A simple checklist before you place the trade
- Thesis: What must be true for this trade to work?
- Invalidation: At what price are you definitely wrong?
- Leverage: Is it necessary, or just making the PnL line look exciting?
- Stops: Stop-loss placed immediately, close orders set to reduce-only.
- Costs: Did you account for funding if holding beyond a few hours?
- Capital: Are you using only your trading float, not your long-term stack?
OneKey Perps Feature Highlights
Advanced Order Types Built Into OneKey
OneKey goes beyond basic market and limit orders. Here is what you can do:
- Market and Limit Orders with a "best price" (BBO) shortcut that lets you submit at the current best bid or offer in one tap.
- BBO Quick Order subscribes to real-time WebSocket best-bid/best-offer feeds, offering two modes: Counter-party price (fills instantly) and Queue price (waits for a better fill).
- Trigger Orders for conditional execution: set a trigger price, and the system automatically determines whether it is a take-profit or stop-loss, then sends a market or limit order when reached.
- TP/SL (Take Profit / Stop Loss) attached directly to open positions, always executed as market orders. The chart displays your position line and liquidation line so you can visualize exactly where your exits sit.
Built-In Risk Management Tools
OneKey helps you stay safe with real-time risk monitoring:
- Real-time liquidation price calculation displayed both in the position panel and directly on the chart as a liquidation line.

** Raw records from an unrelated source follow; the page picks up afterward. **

==> src/rtl/td4_clk_ctrl.sv <==
// td4_clk_ctrl: execution-clock controller for the TD4 core.
// Produces a one-cycle clock enable (cpu_ce) from a selectable prescaler tap.
// Four modes: halt, free run, debounced single step, and N-step burst.
// Also keeps a count of retired steps for the register display.
// Optional feature macro: TD4_CLK_BREAKPOINT_EN. When it is defined, a PC
// breakpoint can stop RUN mode.
module td4_clk_ctrl #(
    parameter int CNT_W   = 28,
    parameter int DSEL_W  = 5,
    parameter int DEB_W   = 18,
    parameter int BURST_N = 16,
    parameter int PC_W    = 4,
    parameter int STEP_W  = 16
) (
    input  logic              clk,
    input  logic              reset,
    input  logic              key_n,
    input  logic [1:0]        mode,
    input  logic [DSEL_W-1:0] div_sel,
    input  logic [PC_W-1:0]   pc,
    input  logic [PC_W-1:0]   bp_addr,
    input  logic              bp_ena,
    output logic              cpu_ce,
    output logic              busy,
    output logic              bp_hit,
    output logic [STEP_W-1:0] step_cnt
);

    localparam int BURST_W = $clog2(BURST_N + 1);
    localparam int TAP_W   = (CNT_W > 1) ? $clog2(CNT_W) : 1;

    typedef enum logic [1:0] {
        ST_HALT  = 2'b00,
        ST_RUN   = 2'b01,
        ST_STEP  = 2'b10,
        ST_BURST = 2'b11
    } state_t;

    state_t state_reg, state_next;

    // Key conditioning.
    logic             key_meta_reg, key_sync_reg;
    logic             key_filt_reg, key_filt_d_reg;
    logic [DEB_W-1:0] deb_cnt_reg;
    logic             key_press;

    // Prescaler and tap-edge detection.
    logic [CNT_W-1:0] presc_reg;
    logic [TAP_W-1:0] tap_sel;
    logic             tap_bit, tap_prev_reg, tick;

    // Work tracking.
    logic               pending_reg, pending_next;
    logic [BURST_W-1:0] burst_reg, burst_next;
    logic               ce_reg, ce_next;
    logic [STEP_W-1:0]  step_cnt_reg;
`ifdef TD4_CLK_BREAKPOINT_EN
    logic bp_hit_reg, bp_hit_next;
    logic skip_reg, skip_next;
`endif

    // Two-flop synchroniser. The idle (released) level of the key is 1.
    always_ff @(posedge clk) begin
        if (reset) begin
            key_meta_reg <= 1'b1;
            key_sync_reg <= 1'b1;
        end else begin
            key_meta_reg <= key_n;
            key_sync_reg <= key_meta_reg;
        end
    end

    // Debounce filter.
    // The filtered level follows the input only after 2^DEB_W
    // consecutive samples that differ from it.
    always_ff @(posedge clk) begin
        if (reset) begin
            deb_cnt_reg    <= '0;
            key_filt_reg   <= 1'b1;
            key_filt_d_reg <= 1'b1;
        end else begin
            key_filt_d_reg <= key_filt_reg;
            if (key_sync_reg == key_filt_reg) begin
                deb_cnt_reg <= '0;
            end else if (deb_cnt_reg == {DEB_W{1'b1}}) begin
                deb_cnt_reg  <= '0;
                key_filt_reg <= key_sync_reg;
            end else begin
                deb_cnt_reg <= deb_cnt_reg + DEB_W'(1);
            end
        end
    end

    // A press is the filtered 1->0 edge; it lasts a single cycle.
    assign key_press = key_filt_d_reg & ~key_filt_reg;

    // Clamp the tap select to the top bit of the prescaler.
    always_comb begin
        if (32'(div_sel) > 32'(CNT_W - 1)) begin
            tap_sel = TAP_W'(CNT_W - 1);
        end else begin
            tap_sel = TAP_W'(div_sel);
        end
    end

    assign tap_bit = presc_reg[tap_sel];
    assign tick    = tap_bit & ~tap_prev_reg;

    // Free-running prescaler, plus the previous tap value for edge detection.
    always_ff @(posedge clk) begin
        if (reset) begin
            presc_reg    <= '0;
            tap_prev_reg <= 1'b0;
        end else begin
            presc_reg    <= presc_reg + CNT_W'(1);
            tap_prev_reg <= tap_bit;
        end
    end

    // FSM state register.
    always_ff @(posedge clk) begin
        if (reset) begin
            state_reg <= ST_HALT;
        end else begin
            state_reg <= state_next;
        end
    end

    // Next state: MODE is sampled every cycle.
    always_comb begin
        state_next = state_t'(mode);
    end

    // FSM outputs.
    // The enable and the bookkeeping updates are evaluated against the
    // current state. A mode change therefore takes effect one cycle later.
    always_comb begin
        ce_next      = 1'b0;
        pending_next = pending_reg;
        burst_next   = burst_reg;
`ifdef TD4_CLK_BREAKPOINT_EN
        bp_hit_next  = bp_hit_reg;
        skip_next    = skip_reg;
`endif
        case (state_reg)
            ST_RUN: begin
`ifdef TD4_CLK_BREAKPOINT_EN
                // A press while stopped releases the breakpoint.
                // The next tick then steps past the breakpoint address.
                if (key_press && bp_hit_reg) begin
                    bp_hit_next = 1'b0;
                    skip_next   = 1'b1;
                end
                if (tick) begin
                    if (bp_hit_reg) begin
                        ce_next = 1'b0;
                    end else if (skip_reg) begin
                        ce_next   = 1'b1;
                        skip_next = 1'b0;
                    end else if (bp_ena && (pc == bp_addr)) begin
                        bp_hit_next = 1'b1;
                    end else begin
                        ce_next = 1'b1;
                    end
                end
`else
                ce_next = tick;
`endif
            end
            ST_STEP: begin
                if (tick && pending_reg) begin
                    ce_next      = 1'b1;
                    pending_next = 1'b0;
                end
                if (key_press && !pending_reg) begin
                    pending_next = 1'b1;
                end
            end
            ST_BURST: begin
                if (tick && (burst_reg != '0)) begin
                    ce_next    = 1'b1;
                    burst_next = burst_reg - BURST_W'(1);
                end
                if (key_press && (burst_reg == '0)) begin
                    burst_next = BURST_W'(BURST_N);
                end
            end
            default: begin
                ce_next = 1'b0;
            end
        endcase
        // Leaving a mode discards the work that belongs to that mode.
        if (state_next != state_reg) begin
            case (state_reg)
                ST_STEP:  pending_next = 1'b0;
                ST_BURST: burst_next   = '0;
`ifdef TD4_CLK_BREAKPOINT_EN
                ST_RUN: begin
                    bp_hit_next = 1'b0;
                    skip_next   = 1'b0;
                end
`endif
                default: ;
            endcase
        end
    end

    // Registered outputs and work state.
    // step_cnt advances in the same cycle that the enable is shown.
    always_ff @(posedge clk) begin
        if (reset) begin
            ce_reg       <= 1'b0;
            pending_reg  <= 1'b0;
            burst_reg    <= '0;
            step_cnt_reg <= '0;
        end else begin
            ce_reg      <= ce_next;
            pending_reg <= pending_next;
            burst_reg   <= burst_next;
            if (ce_next) begin
                step_cnt_reg <= step_cnt_reg + STEP_W'(1);
            end
        end
    end

`ifdef TD4_CLK_BREAKPOINT_EN
    // Breakpoint status: the sticky hit flag and the step-past flag.
    always_ff @(posedge clk) begin
        if (reset) begin
            bp_hit_reg <= 1'b0;
            skip_reg   <= 1'b0;
        end else begin
            bp_hit_reg <= bp_hit_next;
            skip_reg   <= skip_next;
        end
    end

    assign bp_hit = bp_hit_reg;
`else
    // Without the breakpoint feature the PC compare inputs have no effect.
    logic unused_bp_inputs;
    assign unused_bp_inputs = ^{pc, bp_addr, bp_ena};
    assign bp_hit = 1'b0;
`endif

    assign cpu_ce   = ce_reg;
    assign busy     = pending_reg | (burst_reg != '0);
    assign step_cnt = step_cnt_reg;

endmodule

==> config.mk <==
export PLATFORM = sky130hd
export DESIGN_NAME = td4_clk_ctrl
export DESIGN_NICKNAME = d
export VERILOG_FILES = /design/src/rtl/td4_clk_ctrl.sv
export SDC_FILE = /design/constraint.sdc
export NUM_CORES = 1
export LEC_CHECK = 0
export CAP_MARGIN = 20
export CORE_ASPECT_RATIO = 2
export CORE_MARGIN = 2
export CORE_UTILIZATION = 55
export DETAILED_ROUTE_END_ITERATION = 7
export MAX_ROUTING_LAYER = met4
export PLACE_DENSITY = 0.84
export SLEW_MARGIN = 20
export SYNTH_ARGS = -nofsm -noshare
export SYNTH_HDL_FRONTEND = slang
export SYNTH_SLANG_ARGS = --single-unit
==> constraint.sdc <==
create_clock -name clk -period 3.2 [get_ports clk]
set_clock_uncertainty 0.2 [all_clocks]
set_input_delay 0.64 -clock clk [delete_from_list [all_inputs] [get_ports clk]]
set_output_delay 0.64 -clock clk [all_outputs]
set_load 0.02 [all_outputs]
# ---- Word level (Yosys, flattened, before mapping)
# Index checks and enable logic that the tools add are counted.
dict set report totals {
  elab_cells 55
  rom_bits 0
  memories 0
  inputBits 19
  latch_bits 0
  ramBits 0
  register_bits 76
}
dict set report classes {
  n_eq_ne 6
  muxes 16
  n_reduce_logical 9
  n_bitwise 6
  div 0
  n_shift 0
  magnitude_cmp 2
  add_sub_neg 4
  multipliers 0
}
# cell n
set op_table {}
lappend op_table {{5-bit 2-to-1 mux} 6}
lappend op_table {{28-bit by 1-bit adder with 28-bit output, second input constant} 1}
lappend op_table {{18-bit by 1-bit adder with 18-bit output, second input constant} 1}
lappend op_table {{18-bit == test, second input constant} 1}
lappend op_table {{16-bit by 1-bit adder with 16-bit output, second input constant} 1}
lappend op_table {{1-bit 2-to-1 mux} 8}
lappend op_table {{5-bit by 6-bit less-than comparator with 1-bit output, second input constant} 1}
lappend op_table {{1-bit binary-select mux with 5-bit select} 1}
lappend op_table {{5-bit > comparator, second input constant} 1}
lappend op_table {{5-bit logical NOT} 1}
lappend op_table {{5-bit nonzero test} 1}
lappend op_table {{5-bit by 1-bit subtractor with 5-bit output, second input constant} 1}
lappend op_table {{2-bit == test, second input constant} 2}
lappend op_table {{1-bit logical AND} 4}
lappend op_table {{1-bit NOT} 3}
lappend op_table {{1-bit one-hot mux with 3 select lines} 1}
lappend op_table {{3-bit OR reduction} 1}
lappend op_table {{1-bit AND} 2}
lappend op_table {{2-bit by 1-bit == test with 1-bit output, second input constant} 1}
lappend op_table {{2-bit != test} 1}
lappend op_table {{2-bit AND reduction} 1}
lappend op_table {{1-bit == test} 1}
lappend op_table {{1-bit logical NOT} 1}
lappend op_table {{1-bit OR} 1}

# ---- Depth between registers and ports, before layout
dict set report logic_depth {
  word_depth 11
  depth_mapped 11
  depth_no_buf 8
}

# ---- Least setup slack after synthesis
# No wires, ideal clock.
dict set report synth_path {
  path_kind {input to register}
  startpoint {input div_sel[0]}
  endpoint {register step_cnt_reg[6] (netlist: step_cnt[6])}
  cell_stages 10
  t_arrival_ns 2.605
  n_path_buf 3
  slack_ns 0.325
  setup_ns 0.070
  path_cell_list {buf_6 buf_12 mux2i_1 a22oi_2 a31oi_1 o32ai_2 o211ai_2 buf_6 or4b_1 a21oi_1}
}
dict set report synth_between {
  elab_chain_len 8
  word_cells_on_any_way 10
  cone_classes {order compare: 1; mux: 6; bitwise: 1; reduce/logical: 2}
}
# element line
set synth_rtl {}
lappend synth_rtl {{start: declaration} 19} ;# input logic [DSEL_W-1:0] div_sel,
lappend synth_rtl {{5-bit > comparator} 99} ;# if (32'(div_sel) > 32'(CNT_W - 1)) begin
lappend synth_rtl {{5-bit 2-to-1 mux (*)} 99}
lappend synth_rtl {{1-bit binary-select mux with 5-bit select (*)} 106} ;# assign tap_bit = presc_reg[tap_sel];
lappend synth_rtl {{1-bit 2-to-1 mux (implied by the code) (*)} 106}
lappend synth_rtl {{1-bit AND (*)} 107} ;# assign tick = tap_bit & ~tap_prev_reg;
lappend synth_rtl {{1-bit logical AND, on equally long branches} {180, 171}}
lappend synth_rtl {{1-bit 2-to-1 mux, on equally long branches} {180, 171}}
lappend synth_rtl {{1-bit one-hot mux with 3 select lines (*)} 145} ;# case (state_reg)
lappend synth_rtl {{end signal: assignment} 221} ;# step_cnt_reg <= step_cnt_reg + STEP_W'(1);
lappend synth_rtl {{end: declaration} 56} ;# logic [STEP_W-1:0] step_cnt_reg;
# Mark *: on every way between the ends. The rest lies on a longest branch, timed or not. The select of a mux whose other input is x is not followed.
# A chain may end at the register's enable or synchronous reset.

# ---- Worst setup path in the final report
dict set report layout_path {
  startpoint {input div_sel[2]}
  endpoint {register step_cnt_reg[15] (netlist: step_cnt[15])}
}
# The elaborated chain is that of the path after synthesis.

==> flow_summary.json <==
{
  "arrival_ps": 3180,
  "hold_end": "key_sync_reg$_SDFF_PP1_",
  "largest_reg_flops": 28,
  "routedWlPerCell_um": 14.1,
  "cts_sinks": 76,
  "syn_nets": 432,
  "slowest_stage": "clkdlybuf4s50_1",
  "place_area_um2": 4030,
  "antenna_found_initial": 0,
  "avgSynthCellArea_um2": 8.76,
  "critPathMaxStageDelay_ps": 590,
  "syn_inst": 409,
  "holdCritPathClass": "reg -> reg",
  "setup-violations-final": 0,
  "period_minus_slack_ps": 3120,
  "rsz0062_at_grt": "true",
  "synth.distinct_cells": 51,
  "synth_enable_flop_cells": 0,
  "rows": 41,
  "ys_top_cells_by_area": "dfxtp_1 42%, xor2_1 7.1%, nor2_1 5.9%",
  "grt_pass1_vias": 3027,
  "grt-busiest-layer": "met2",
  "cts_resized": 0,
  "fin_nets": 473,
  "netlist_area_um2": 3580,
  "fmax_mhz": 321,
  "ant_nets": 0,
  "use_met3": 0.0602,
  "crit_required_ps": 3270,
  "dr_total_vias": 3101,
  "crit_start": "div_sel[2]",
  "clkSlewWorstSetupHoldPaths_ps": 60,
  "peakVddDrop_v": 0.000418,
  "drv_cap": 0,
  "fill_cells": 477,
  "drt_wl_total_um": 7610,
  "dp_hpwl_um": 5270,
  "synth_top_area_frac": 0.424,
  "clock_latency_ps": 340,
  "start_util": 0.568,
  "p_per_area_nw_per_um2": 491,
  "portBuffers": 27,
  "drt_pass1_iterations": 4,
  "grtUsageMet1": 0.246,
  "final_area_um2": 4340,
  "r2r-start": "presc_reg[3]$_SDFF_PP0_",
  "dieArea_um2": 7220,
  "use_met2": 0.402,
  "grt.overflow.total": 0,
  "yosys_warnings": 0,
  "hold_violations": 0,
  "synthArstFlopShare": 0,
  "ys_seq_area_frac": 0.424,
  "place_congestion": 0.925,
  "worstPathMaxFanout": 24,
  "synth_ff_type": "dfxtp_1",
  "antenna_cells": 0,
  "mostFrequentLayoutCells": "76 x dfxtp_1, 56 x nor2_1, 29 x xor2_1, 28 x nand2_1, 26 x clkdlybuf4s50_1",
  "drive_gt1_frac": 0.103,
  "via_per_inst": 5.73,
  "min_path_cells": 1,
  "cts-root-buf": "clkbuf_16",
  "fin_crit_sh": 0.975,
  "r2r-end": "step_cnt[15]$_SDFFE_PP0P_",
  "synth_top_area_cell": "dfxtp_1",
  "grt_pass1_wl_um": 13000,
  "cts_tree": "yes",
  "grt_usage": 0.239,
  "crit_type": "in -> reg",
  "min_from": "key_meta_reg$_SDFF_PP1_",
  "post_cts_buffers": 0,
  "cp_cell_sequence": "clkdlybuf4s50_1, nand3_1, mux2i_1, o21a_1, o32ai_2, o211ai_2, buf_12, or4_1, a21oi_1",
  "htree_levels": 3,
  "start_kind": "input pin",
  "rrSetupSlack_ps": 550,
  "core_area_um2": 6310,
  "synthToLayoutAreaGrowth_pct": 21.1,
  "drcViolationCount": 0,
  "dieHeight_um": 118,
  "grt_max_degree": 28,
  "status": "complete, no violations",
  "clk_path_buf_depth": 2,
  "slew_viol_final": 0,
  "cts_inserted_buffers": 9,
  "drtIter0Drc": 158,
  "ioPinCount": 38,
  "totalPowerFinal_uw": 2130,
  "p_leak_uw": 0.00160,
  "cts_hold_buf": 0,
  "synth-seq-cells": 76,
  "crit_path_end_kind": "flip-flop",
  "die_width_um": 61.1,
  "reg2reg_depth": 8,
  "final_common_cell": "dfxtp_1"
}
[per-layer routing]
| layer | vias to the layer above | routed length (um) |
|---|---|---|
| li1 | 1528 | - |
| met1 | 1484 | 2930 |
| met2 | 67 | 4220 |
| met3 | 22 | 222 |
| met4 | 0 | 242 |
| met5 | - | 0 |
[report_power, final]
group | switching [uW] | total (uW) | internal (uW) | leakage (uW)
sequential | 6.58 | 961 | 954 | 0.000614
clock | 384 | 1060 | 679 | 0.000155
combinational | 57.2 | 109 | 51.6 | 0.000827
total | 448 | 2130 | 1680 | 0.00160
[worst max-delay path by stage]
stage | slack (ps) | to
4_1_cts | 100 | pending_reg$_SDFF_PP0_
3_3_place_gp | -170 | step_cnt[8]$_SDFFE_PP0P_
6_report | 80 | step_cnt[15]$_SDFFE_PP0P_
5_1_grt | -20 | step_cnt[15]$_SDFFE_PP0P_
3_5_place_dp | -220 | step_cnt[6]$_SDFFE_PP0P_
2_1_floorplan | 320 | step_cnt[6]$_SDFFE_PP0P_
[cells by family (layout without fill, tap and decap cells)]
group / Yosys count / count (layout) / synth area share
flip-flops: 76 / 76 / 0.424
XOR/XNOR: 41 / 41 / 0.100
adder cells (fa/ha/maj): 4 / 4 / 0.0140
AO/OA/AOI/OAI: 66 / 66 / 0.123
buffers and inverters: 31 / 77 / 0.0426
multiplexers: 16 / 16 / 0.0506
other: 1 / 1 / 0.00105
AND/OR/NAND/NOR: 174 / 174 / 0.245
[synthesized netlist by cell type (2+ instances only)]
library cell   n
nand3_1       23
and2_1         2
o21ai_0       12
inv_1         16
nand4_1        8
or4_1          8
nor2_1        56
mux2i_1       11
a21oi_1       22
or3_1         15
and3_1        10
ha_1           4
nor4_1         2
mux2_2         4
xnor2_1       12
nor3_1         3
dfxtp_1       76
buf_6          2
nor2b_1        6
nand2_1       28
xor2_1        29
clkbuf_1      10
o31ai_1        8
or2_2          4
and4_1         6
o211ai_1       5
a31oi_1        3
[critical path: cells and delay by family]
| family | cells | cell delay [ps] |
|---|---|---|
| AND/OR/NAND/NOR | 2 | 710 |
| multiplexers | 1 | 160 |
| AO/OA/AOI/OAI | 4 | 900 |
| buffers and inverters | 2 | 770 |
[stage by stage]
| stage | worst slack [ps] | std cells | hold WS, ps | util | setup TNS [ps] |
|---|---|---|---|---|---|
| final | 80.9 | 541 | 204 | 0.688 | 0 |
| after global routing | -19.6 | 541 | 223 | 0.688 | -28.2 |
| after CTS | 95.6 | 541 | 206 | 0.688 | 0 |
| after detailed placement | -220 | 525 | 195 | 0.638 | -3230 |
| after global placement | -172 | 525 | 197 | 0.638 | -2390 |
| after floorplan | 325 | 409 | 189 | - | 0 |
[area by class of cell]
class	count	area [um^2]	share of cell area
multi-input combinational	302	1910	0.440
sequential	76	1520	0.350
timing repair buffer	45	425	0.0980
clock buffer	9	225	0.0519
tap	86	108	0.0248
clock inverter	7	91.3	0.0210
inverter	16	60.1	0.0138
Note: power is estimated with default switching activity, not from simulation.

- Account Health Score system that combines Maintenance Margin Ratio (MMR, weight 3x), leverage exposure (weight 2x), and used margin (weight 1x) into a single health rating: High Risk, Medium, or Healthy.
- When your balance runs low, OneKey automatically shows a deposit prompt so you can top up before liquidation.
- On mobile, a network status monitor tracks WebSocket ping latency, so you know if your connection is stable enough for trading.
311+ Trading Pairs Across 8 Asset Classes
As of v6.0.0, OneKey Perps covers far more than crypto:
- Crypto (229 pairs): BTC, ETH, SOL, meme tokens, and more
- US and Global Stocks (45 pairs): TSLA, AAPL, NVDA, and others
- Precious Metals (6 pairs): Gold, Silver, Platinum
- Indices and ETFs (21 pairs): S&P 500, Nasdaq, and more
- Commodities (4 pairs): Crude Oil, Natural Gas
- Forex (3 pairs): EUR/USD, GBP/USD, USD/JPY
- Pre-IPO Tokens (3 pairs)
This means you can trade traditional finance assets alongside crypto, all from one self-custody wallet with no KYC.
Fee Transparency and Savings
OneKey's fee structure is designed to be the most transparent in the market:
- 0.05% wallet builder fee: OneKey charges a competitive 0.05% on top of the venue fee, matching Phantom and undercutting MetaMask (0.1%). Plus, OneKey's Perps referral program lets referrers earn 10% of their invitees' trading fees, while invitees enjoy a 10.05% fee discount.
- Fee comparison popup shows you exactly how fees compare across wallets before you confirm each trade.
- Referral program dashboard on the order confirmation page so you can track referral earnings and fee discounts.
- Perps rebate dashboard tracks your cumulative fee savings and any referral earnings.
Conclusion: one wallet flow that fits both “sometimes” and “serious”
Perps are increasingly onchain, and the growth in decentralized perp activity has made wallet-native trading UX far more than a convenience—it’s a risk-management choice when it reduces complexity and improves clarity. The data trend is clear that onchain derivatives matured significantly through 2025, with DEX perps volume hitting new highs in widely cited industry reporting like the CoinGecko 2025 Annual Crypto Industry Report.
If you want no KYC, self-custody, and a 0.05% fee perps experience with native Hyperliquid integration that lets you open and close positions directly inside OneKey, then OneKey Perps is the cleanest choice for both occasional traders who need guardrails and professionals who demand execution plus operational discipline.